-- Input records --
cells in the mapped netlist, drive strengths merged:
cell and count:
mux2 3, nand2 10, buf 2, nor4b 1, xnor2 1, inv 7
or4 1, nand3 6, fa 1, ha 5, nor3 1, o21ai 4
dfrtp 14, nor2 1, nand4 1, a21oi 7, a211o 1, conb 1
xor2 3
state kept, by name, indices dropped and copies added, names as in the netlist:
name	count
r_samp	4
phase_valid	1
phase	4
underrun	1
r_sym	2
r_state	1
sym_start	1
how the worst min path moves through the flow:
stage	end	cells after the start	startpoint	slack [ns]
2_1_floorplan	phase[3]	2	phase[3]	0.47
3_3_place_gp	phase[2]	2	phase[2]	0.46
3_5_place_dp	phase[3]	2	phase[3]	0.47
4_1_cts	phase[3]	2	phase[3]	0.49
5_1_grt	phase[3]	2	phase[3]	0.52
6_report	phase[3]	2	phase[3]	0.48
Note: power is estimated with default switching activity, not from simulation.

-- Instructions for the task --
Mind each word and retype the entire listing above.

-- Reply --
cells in the mapped netlist, drive strengths merged:
cell and count:
mux2 3, nand2 10, buf 2, nor4b 1, xnor2 1, inv 7
or4 1, nand3 6, fa 1, ha 5, nor3 1, o21ai 4
dfrtp 14, nor2 1, nand4 1, a21oi 7, a211o 1, conb 1
xor2 3
state kept, by name, indices dropped and copies added, names as in the netlist:
name	count
r_samp	4
phase_valid	1
phase	4
underrun	1
r_sym	2
r_state	1
sym_start	1
how the worst min path moves through the flow:
stage	end	cells after the start	startpoint	slack [ns]
2_1_floorplan	phase[3]	2	phase[3]	0.47
3_3_place_gp	phase[2]	2	phase[2]	0.46
3_5_place_dp	phase[3]	2	phase[3]	0.47
4_1_cts	phase[3]	2	phase[3]	0.49
5_1_grt	phase[3]	2	phase[3]	0.52
6_report	phase[3]	2	phase[3]	0.48
Note: power is estimated with default switching activity, not from simulation.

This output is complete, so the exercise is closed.